When attempting to provide the schema as a side input, beam errors out:
Query result is a {"schema": arrow_table.schema, "data": arrow_table.to_pydict()}
...
with beam.Pipeline(options=options) as pipeline:
query_result = ( pipeline
| 'Create Query' >> beam.Create(view_queries)
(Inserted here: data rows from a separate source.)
[src/rtl/cache_consts.svh]
// ----------------------------
// cache sizing macros, shared by the RTL and the testbench
// CACHE_BLOCK_WORDS must be a power of two and at least 2
// CACHE_ASSOC is 1 or 2 only
// ----------------------------
`ifndef CACHE_CONSTS_SVH
`define CACHE_CONSTS_SVH

// total data capacity in bytes
`define CACHE_BYTES 1024

// words per block
`define CACHE_BLOCK_WORDS 2

// ways per set
`define CACHE_ASSOC 2

`define CACHE_WORD_W 32
`define CACHE_ADDR_W 32

// rows in each storage array, one row per set
`define CACHE_ROWS \
    (`CACHE_BYTES / (`CACHE_WORD_W / 8) / `CACHE_BLOCK_WORDS / `CACHE_ASSOC)

`endif

[src/rtl/cache_geom_pkg.sv]
// ----------------------------
// cache geometry derived from cache_consts.svh
// assumes 4 byte words and power of two set count
// ----------------------------
`include "cache_consts.svh"

package cache_geom_pkg;

    localparam int N_SETS   = `CACHE_ROWS;
    localparam int SET_W    = (N_SETS > 1) ? $clog2(N_SETS) : 1;
    localparam int OFFSET_W = $clog2(`CACHE_BLOCK_WORDS);   // word offset in block
    localparam int BYTE_W   = 2;
    localparam int TAG_W    = `CACHE_ADDR_W - SET_W - OFFSET_W - BYTE_W;
    localparam int WAY_W    = 1;   // enough for 1 or 2 ways

    // byte address split into its cache fields
    typedef struct packed {
        logic [TAG_W-1:0]    tag;
        logic [SET_W-1:0]    set;
        logic [OFFSET_W-1:0] offset;
        logic [BYTE_W-1:0]   byte_sel;
    } decoded_addr_t;

    // one frame's bookkeeping
    typedef struct packed {
        logic             valid;
        logic             dirty;
        logic [TAG_W-1:0] tag;
    } tag_entry_t;

    typedef tag_entry_t [`CACHE_ASSOC-1:0] tag_row_t;

    // indexed as [way][word]
    typedef logic [`CACHE_ASSOC-1:0][`CACHE_BLOCK_WORDS-1:0][`CACHE_WORD_W-1:0] data_row_t;

    typedef logic [WAY_W-1:0] way_t;
    typedef logic [SET_W-1:0] set_t;

endpackage

[src/rtl/cache_bus_pkg.sv]
// ----------------------------
// types carried on the processor and memory ports
// plus the controller state encoding
// ----------------------------
`include "cache_consts.svh"

package cache_bus_pkg;

    typedef logic [`CACHE_WORD_W-1:0]     word_t;
    typedef logic [`CACHE_WORD_W/8-1:0]   byte_en_t;   // one bit per byte lane
    typedef logic [`CACHE_ADDR_W-1:0]     addr_t;

    // whole block as moved on the memory port, word 0 in the low bits
    typedef logic [`CACHE_BLOCK_WORDS-1:0][`CACHE_WORD_W-1:0] block_t;

    typedef enum logic [2:0] {
        INIT,        // invalidate frames after reset
        LOOKUP,      // serve hits, start misses and flushes
        WRITEBACK,   // dirty victim out to memory
        REFILL,      // block in from memory
        FLUSH        // walk all frames
    } cache_state_t;

endpackage

[src/rtl/cache_ctrl.sv]
// ----------------------------
// write-back cache controller
// requester holds ren/wen and the address until busy is low
// flush is served at the next LOOKUP cycle, ahead of a request
// ----------------------------
`timescale 1ns/1ps
`include "cache_consts.svh"

module cache_ctrl (
    input  logic                      CLK,
    input  logic                      nRST,
    // processor side
    input  logic                      ren,
    input  logic                      wen,
    input  cache_bus_pkg::addr_t      addr,
    input  cache_bus_pkg::word_t      wdata,
    input  cache_bus_pkg::byte_en_t   byte_en,
    output logic                      busy,
    output cache_bus_pkg::word_t      rdata,
    input  logic                      flush,
    output logic                      flush_done,
    output logic                      miss,
    // memory side
    output logic                      mem_ren,
    output logic                      mem_wen,
    output cache_bus_pkg::addr_t      mem_addr,
    output cache_bus_pkg::block_t     mem_store,
    input  logic                      mem_wait,
    input  cache_bus_pkg::block_t     mem_load,
    // storage arrays
    output cache_geom_pkg::set_t      arr_sel,
    output logic                      tag_wen,
    output logic                      data_wen,
    output cache_geom_pkg::tag_row_t  tag_wval,
    output cache_geom_pkg::tag_row_t  tag_wmask,
    output cache_geom_pkg::data_row_t data_wval,
    output cache_geom_pkg::data_row_t data_wmask,
    input  cache_geom_pkg::tag_row_t  tag_rval,
    input  cache_geom_pkg::data_row_t data_rval,
    // victim tracker
    output logic                      touch,
    output cache_geom_pkg::way_t      touch_way,
    input  cache_geom_pkg::way_t      victim,
    // walk counter
    output logic                      walk_clear,
    output logic                      walk_step,
    input  cache_geom_pkg::set_t      walk_set,
    input  cache_geom_pkg::way_t      walk_way,
    input  logic                      walk_finish
);

    cache_bus_pkg::cache_state_t   state, next_state;
    cache_geom_pkg::decoded_addr_t req, miss_addr;
    cache_geom_pkg::way_t          hit_way, miss_way;
    cache_geom_pkg::tag_entry_t    frame;   // frame under the walk
    cache_bus_pkg::word_t          byte_mask;
    logic hit, access, capture;
    logic flush_req, flush_pend;

    // block base address from a tag and a set
    function automatic cache_bus_pkg::addr_t block_addr(
        input logic [cache_geom_pkg::TAG_W-1:0] tag,
        input cache_geom_pkg::set_t             set
    );
        cache_geom_pkg::decoded_addr_t a;
        a     = '0;
        a.tag = tag;
        a.set = set;
        return cache_bus_pkg::addr_t'(a);
    endfunction

    assign req        = cache_geom_pkg::decoded_addr_t'(addr);
    assign access     = ren || wen;
    assign flush_pend = flush || flush_req;
    assign frame      = tag_rval[walk_way];

    always_ff @(posedge CLK, negedge nRST) begin
        if (!nRST) begin
            state     <= cache_bus_pkg::INIT;
            flush_req <= 1'b0;
        end else begin
            state     <= next_state;
            flush_req <= flush_pend && !walk_clear;   // consumed when the walk starts
        end
    end

    // miss bookkeeping, written only when a miss is taken
    always_ff @(posedge CLK) begin
        if (capture) begin
            miss_addr <= req;
            miss_way  <= victim;
        end
    end

    always_comb begin
        for (int b = 0; b < `CACHE_WORD_W / 8; b++) begin
            byte_mask[8*b +: 8] = {8{byte_en[b]}};
        end
    end

    // tag compare over all ways
    always_comb begin
        hit     = 1'b0;
        hit_way = '0;
        for (int i = 0; i < `CACHE_ASSOC; i++) begin
            if (tag_rval[i].valid && tag_rval[i].tag == req.tag) begin
                hit     = 1'b1;
                hit_way = cache_geom_pkg::way_t'(i);
            end
        end
    end

    always_comb begin
        case (state)
            cache_bus_pkg::INIT,
            cache_bus_pkg::FLUSH:     arr_sel = walk_set;
            cache_bus_pkg::WRITEBACK,
            cache_bus_pkg::REFILL:    arr_sel = miss_addr.set;
            default:                  arr_sel = req.set;
        endcase
    end

    always_comb begin
        next_state = state;
        busy       = 1'b1;
        rdata      = '0;
        flush_done = 1'b0;
        miss       = 1'b0;
        mem_ren    = 1'b0;
        mem_wen    = 1'b0;
        mem_addr   = '0;
        mem_store  = '0;
        tag_wen    = 1'b0;
        data_wen   = 1'b0;
        tag_wval   = '0;
        tag_wmask  = '1;   // keep everything unless cleared below
        data_wval  = '0;
        data_wmask = '1;
        touch      = 1'b0;
        touch_way  = hit_way;
        walk_clear = 1'b0;
        walk_step  = 1'b0;
        capture    = 1'b0;

        case (state)
            cache_bus_pkg::INIT: begin
                tag_wen             = 1'b1;   // zero entry, one frame per cycle
                tag_wmask[walk_way] = '0;
                walk_step           = 1'b1;
                if (walk_finish) begin
                    next_state = cache_bus_pkg::LOOKUP;
                end
            end
            cache_bus_pkg::LOOKUP: begin
                if (flush_pend) begin
                    walk_clear = 1'b1;
                    next_state = cache_bus_pkg::FLUSH;
                end else if (access && hit) begin
                    busy  = 1'b0;
                    touch = 1'b1;
                    if (ren) begin
                        rdata = data_rval[hit_way][req.offset];
                    end else begin
                        // byte merge and mark dirty
                        data_wen                         = 1'b1;
                        data_wval[hit_way][req.offset]  = wdata;
                        data_wmask[hit_way][req.offset] = ~byte_mask;
                        tag_wen                          = 1'b1;
                        tag_wval[hit_way].dirty          = 1'b1;
                        tag_wmask[hit_way].dirty         = 1'b0;
                    end
                end else if (access) begin
                    capture = 1'b1;
                    if (tag_rval[victim].valid && tag_rval[victim].dirty) begin
                        next_state = cache_bus_pkg::WRITEBACK;
                    end else begin
                        next_state = cache_bus_pkg::REFILL;
                    end
                end
            end
            cache_bus_pkg::WRITEBACK: begin
                mem_wen   = 1'b1;
                mem_addr  = block_addr(tag_rval[miss_way].tag, miss_addr.set);
                mem_store = data_rval[miss_way];
                if (!mem_wait) begin
                    tag_wen             = 1'b1;   // victim now invalid and clean
                    tag_wmask[miss_way] = '0;
                    next_state          = cache_bus_pkg::LOOKUP;
                end
            end
            cache_bus_pkg::REFILL: begin
                mem_ren  = 1'b1;
                mem_addr = block_addr(miss_addr.tag, miss_addr.set);
                if (!mem_wait) begin
                    miss                 = 1'b1;
                    tag_wen              = 1'b1;
                    tag_wval[miss_way].valid = 1'b1;
                    tag_wval[miss_way].tag   = miss_addr.tag;
                    tag_wmask[miss_way]  = '0;
                    data_wen             = 1'b1;
                    data_wval[miss_way]  = mem_load;
                    data_wmask[miss_way] = '0;
                    next_state           = cache_bus_pkg::LOOKUP;   // request hits there
                end
            end
            cache_bus_pkg::FLUSH: begin
                if (frame.valid && frame.dirty) begin
                    mem_wen   = 1'b1;
                    mem_addr  = block_addr(frame.tag, walk_set);
                    mem_store = data_rval[walk_way];
                    walk_step = !mem_wait;
                end else begin
                    walk_step = 1'b1;
                end
                if (walk_step) begin
                    tag_wen             = 1'b1;
                    tag_wmask[walk_way] = '0;
                    if (walk_finish) begin
                        flush_done = 1'b1;
                        next_state = cache_bus_pkg::LOOKUP;
                    end
                end
            end
            default: next_state = cache_bus_pkg::INIT;
        endcase
    end

endmodule

[config.mk]
export PLATFORM = sky130hd
export DESIGN_NAME = cache_ctrl
export DESIGN_NICKNAME = d
export VERILOG_FILES = /design/src/rtl/cache_geom_pkg.sv /design/src/rtl/cache_bus_pkg.sv /design/src/rtl/cache_ctrl.sv
export VERILOG_INCLUDE_DIRS = /design/src /design/src/rtl
export SDC_FILE = /design/constraint.sdc
export NUM_CORES = 1
export LEC_CHECK = 0
export BUFFER_PORTS_ARGS = -buffer_cell sky130_fd_sc_hd__buf_2
export CORE_AREA = 2 2 318 320
export CTS_CLUSTER_SIZE = 8
export DETAILED_ROUTE_END_ITERATION = 8
export DIE_AREA = 0 0 320 322
export GPL_ROUTABILITY_DRIVEN = 0
export MAX_ROUTING_LAYER = met4
export PLACE_DENSITY_LB_ADDON = 0.08
export SETUP_SLACK_MARGIN = 0.15
export SLEW_MARGIN = 20
export SYNTH_ARGS = -nofsm -noshare
export SYNTH_HDL_FRONTEND = slang
export SYNTH_SLANG_ARGS = --single-unit
[constraint.sdc]
create_clock -name CLK -period 5.25 [get_ports CLK]
set_input_delay 0.2625 -clock CLK [delete_from_list [all_inputs] [get_ports CLK]]
set_output_delay 0.2625 -clock CLK [all_outputs]
set_load 0.01 [all_outputs]
==> impl_metrics.py, run 1 <==
metrics = {
    "critical_path": {
        "cp.arrival_ps": 3220,
        "endpoint": "data_wval[87]",
        "r2r_slack_ps": 2260,
        "r2r-start": "state[0]$_DFFE_PN0P_",
        "cp-end-kind": "output pin",
        "cpPeakStageDelay_ps": 630,
        "startpoint_type": "register",
        "cp.required_ps": 4990,
        "worst_path_max_delay_cell": "dfrtp_1",
        "worstSetupStartpoint": "state[0]$_DFFE_PN0P_",
        "path_cells": "nor3b_2 > nand3b_1 > nor2_1 > nand3_1 > buf_4 > o21ai_0 > buf_2",
        "path_class": "register to output pin",
        "r2r_cells": 5,
        "r2r-end": "miss_addr[18]$_DFFE_PP_",
        "path_max_fanout": 32,
    },
    "timing": {
        "timing.final.hold_violations": 0,
        "relSlewSlack_pct": 25.17,
        "rsz0062_at_grt": "no",
        "finClkSkew_ps": 9.420,
        "clock.fmax_mhz": 286.9,
        "finalSetupViolCount": 0,
        "holdWs_ps": 141.7,
        "finalWorstSetupSlack_ps": 1765,
        "maxSlewViolCount": 0,
        "fin_setup_tns_ps": 0,
        "worst_pin_slew_ps": 1121,
        "fin_crit_sh_pct": 66.38,
        "fin_crit_ps": 3485,
    },
    "placement": {
        "dp_hpwl_um": 53080,
        "place_inst": 3011,
        "place_ws_ps": 1564,
        "port_buffers": 820,
        "placed_area_mm2": 0.01249,
    },
    "layout": {
        "register_area_mm2": 0.001001,
        "instances_no_fill": 3035,
        "fin_area_mm2": 0.01273,
        "layout_commonest_cell": "buf_2",
        "multiInputGateArea_mm2": 0.005370,
        "area_growth_pct": 59.04,
        "final_cell_mix": "819 x buf_2, 155 x nand2_1, 74 x o21ai_0",
        "drive_gt1_share_pct": 55.05,
        "nets": 2046,
        "nFillCells": 11710,
    },
    "power_and_ir_drop": {
        "p_leak_uw": 0.005829,
        "power_density_mw_per_mm2": 234.0,
        "peakVddDrop_v": 0.0001683,
    },
    "status": {
        "status": "complete, no violations",
    },
    "routing": {
        "ant_nets": 0,
        "viasPerCell": 3.561,
        "detail_route.wl_per_cell_um": 21.45,
        "route.detailed.drc": 0,
        "drt_first_iter_violations": 515,
        "drt_wl_total_um": 65090,
        "via_count": 10810,
        "drtPass1Iterations": 5,
    },
    "clocking": {
        "htreeDepth": 2,
        "cts_resized": 0,
        "path_clk_slew_ps": 70,
        "cts-root-buf": "clkbuf_16",
        "cts_buffer_depth": 2,
        "clock_latency_ps": 320,
        "cts-buffers-inserted": 5,
        "cts_tree": "built",
        "clock_sinks": 34,
    },
    "yosys": {
        "synth_cell_types": 54,
        "netlist_instances": 1116,
        "async_reset_ff_share_pct": 11.76,
        "synth-edff-count": 30,
        "ys_ff_latch": 34,
        "seq_area_frac_synth_pct": 12.51,
        "syn_avg_cell_area_um2": 7.171,
        "yosys_warnings": 0,
        "synth_ff_type": "edfxtp_1",
        "synth_area_mm2": 0.008003,
    },
    "global_route": {
        "grt-ovfl-total": 0,
        "grt_pass1_vias": 10780,
        "grt_pass1_wl_um": 86340,
        "grtUsageTotal_pct": 12.12,
        "antenna_found_initial": 19,
        "grt_max_degree": 70,
    },
    "die": {
        "core_area_mm2": 0.09957,
        "die_w_um": 320,
        "die_h_um": 322,
        "rows": 116,
        "io-pin-count": 826,
        "die-area_mm2": 0.1030,
        "start_util_pct": 8.038,
    },
    "min_path": {
        "holdCritPathClass": "input pin to register",
        "hp-start": "addr[6]",
    },
    "job": {
        "cap_violations": 0,
    },
}
[registers in the layout (all words and copies together), names as in the netlist]
register	cells
miss_addr	29
state	3
flush_req	1
miss_way	1
[cell families (layout without fill, tap and decap cells)]
logic type | count (synthesis) | count (layout) | synth area share, %
mux | 64 | 64 | 9.006
compound gates | 339 | 339 | 29.88
other cells | 1 | 18 | 0.04686
buf+inv | 288 | 892 | 21.39
flops | 34 | 34 | 12.51
xor+xnor | 46 | 46 | 5.034
simple gates | 344 | 344 | 22.14
[layer usage]
layer  track usage [%]  up-vias  routed length [um]
li1                  -     5140                   -
met1             13.56     5203               26050
met2             22.32      440               34660
met3             2.377       25                3591
met4             2.274        0                 782
met5                 -        -                   0
[cells in the mapped netlist (7+ instances only)]
cell type  instances  area share (%)
mux2_2            64             9.0
o21ai_0           74             4.6
a222oi_1          23             2.9
a21oi_1           16             1.0
nand4_1           44             3.4
buf_1              9            0.42
nor3_1             7            0.44
nand2b_1          34             2.7
a22o_1            71             7.8
clkbuf_1          68             3.2
o2111ai_1         32             3.5
a21boi_1          12             1.1
buf_2             21             1.3
and3_1             9            0.70
o21ai_1           60             3.8
xor2_1             8            0.88
buf_4            161              15
a21boi_0          19             1.8
inv_1             29             1.4
nor2_1            16            0.75
and2_1            48             3.8
edfxtp_1          30              11
nand2_1          155             7.3
xnor2_1           38             4.2
a22oi_1            8            0.75
[power breakdown]
part           switching [uW]  internal (uW)
Combinational            1340            776
Sequential               59.3            351
Clock                     177            275
[timing repair]
| item | 4_1_cts | 5_1_grt |
|---|---|---|
| setup buffers | 0 | 0 |
| hold buffers | 1 | 0 |
| endpoints found under the setup margin | 0 | 0 |
| endpoints found under the hold margin | 4 | 0 |
[worst min-delay path by stage]
stage / cells after the start / to
after floorplan: 0 / flush_req$_DFF_PN0_
after global placement: 1 / flush_req$_DFF_PN0_
after detailed placement: 1 / flush_req$_DFF_PN0_
after CTS: 1 / miss_addr[6]$_DFFE_PP_
after global routing: 1 / miss_addr[6]$_DFFE_PP_
final: 1 / miss_addr[6]$_DFFE_PP_
[area by class of cell]
class                      instances  area share (%)
antenna                           15          0.2949
inverter                          29          0.8553
clock inverter                     3          0.5407
sequential                        34           7.865
multi-input combinational        796           42.19
tap                             1298           12.76
timing repair buffer             855           34.51
clock buffer                       5          0.9831
[worst max-delay path, delay by kind of cell, from the launching register on]
| family | cells | cell delay, ps |
|---|---|---|
| compound gates | 1 | 580 |
| buf+inv | 2 | 540 |
| flops | 1 | 630 |
| simple gates | 4 | 1100 |
[through the flow]
stage          utilization, %  power [uW]
2_1_floorplan               -        1845
3_3_place_gp            12.53        2630
3_5_place_dp            12.54        2601
4_1_cts                 12.75        3085
5_1_grt                 12.78        3226
6_report                12.78        2979
Note: power is estimated with default switching activity, not from simulation.
==> run 2: changes to the inputs <==
--- a/config.mk
+++ b/config.mk
@@ -7,10 +7,10 @@
 export NUM_CORES = 1
 export LEC_CHECK = 0
 export BUFFER_PORTS_ARGS = -buffer_cell sky130_fd_sc_hd__buf_2
-export CORE_AREA = 2 2 318 320
+export CORE_AREA = 2 2 320 322
 export CTS_CLUSTER_SIZE = 8
 export DETAILED_ROUTE_END_ITERATION = 8
-export DIE_AREA = 0 0 320 322
+export DIE_AREA = 0 0 322 324
 export GPL_ROUTABILITY_DRIVEN = 0
 export MAX_ROUTING_LAYER = met4
 export PLACE_DENSITY_LB_ADDON = 0.08
==> constraint.sdc (replaced) <==
create_clock -name CLK -period 2.8 [get_ports CLK]
set_input_delay 0.14 -clock CLK [delete_from_list [all_inputs] [get_ports CLK]]
set_output_delay 0.14 -clock CLK [all_outputs]
set_load 0.01 [all_outputs]
==> run 2 against run 1 <==
Compared with the run above:
- via count is 2.1% higher
- sequential share of layout area down 0.48 points
- global-route usage shrank 0.22 points
- combinational power is 100% higher
- count of clock-buffer cells in the layout is the same
- critical path depth up 2
- clock power up 86%
- clock skew grew 2.7 ps
- core utilization up 0.63 points
- critical endpoint is now rdata[31]
- wire length rose by 2.0%
- first-iteration DRC count increased by 2.1%
- worst hold slack lost 110 ps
| 'Fetch Data Into Arrow Table' >> beam.ParDo(FetchDataFromPostgresToArrow())
)
schema = (query_result
| 'Get Schema' >> beam.Map(lambda x: x["schema"])
)
data = (query_result
| 'Get Data' >> beam.Map(lambda x: x["data"])
)
_ = (data
| 'Write To Parquet' >> beam.io.parquetio.WriteToParquet(
file_path_prefix=known_args.output,
schema=beam.pvalue.AsSingleton(schema),
num_shards=1)
)
...
Getting:
...
File "/Users/maininformer/Library/Caches/pypoetry/virtualenvs/beam-pipelines-uv3pWvyN-py3.10/lib/python3.10/site-packages/apache_beam/io/parquetio.py", line 104, in __init__
self._buffer = [[] for _ in range(len(schema.names))]
AttributeError: 'AsSingleton' object has no attribute 'names'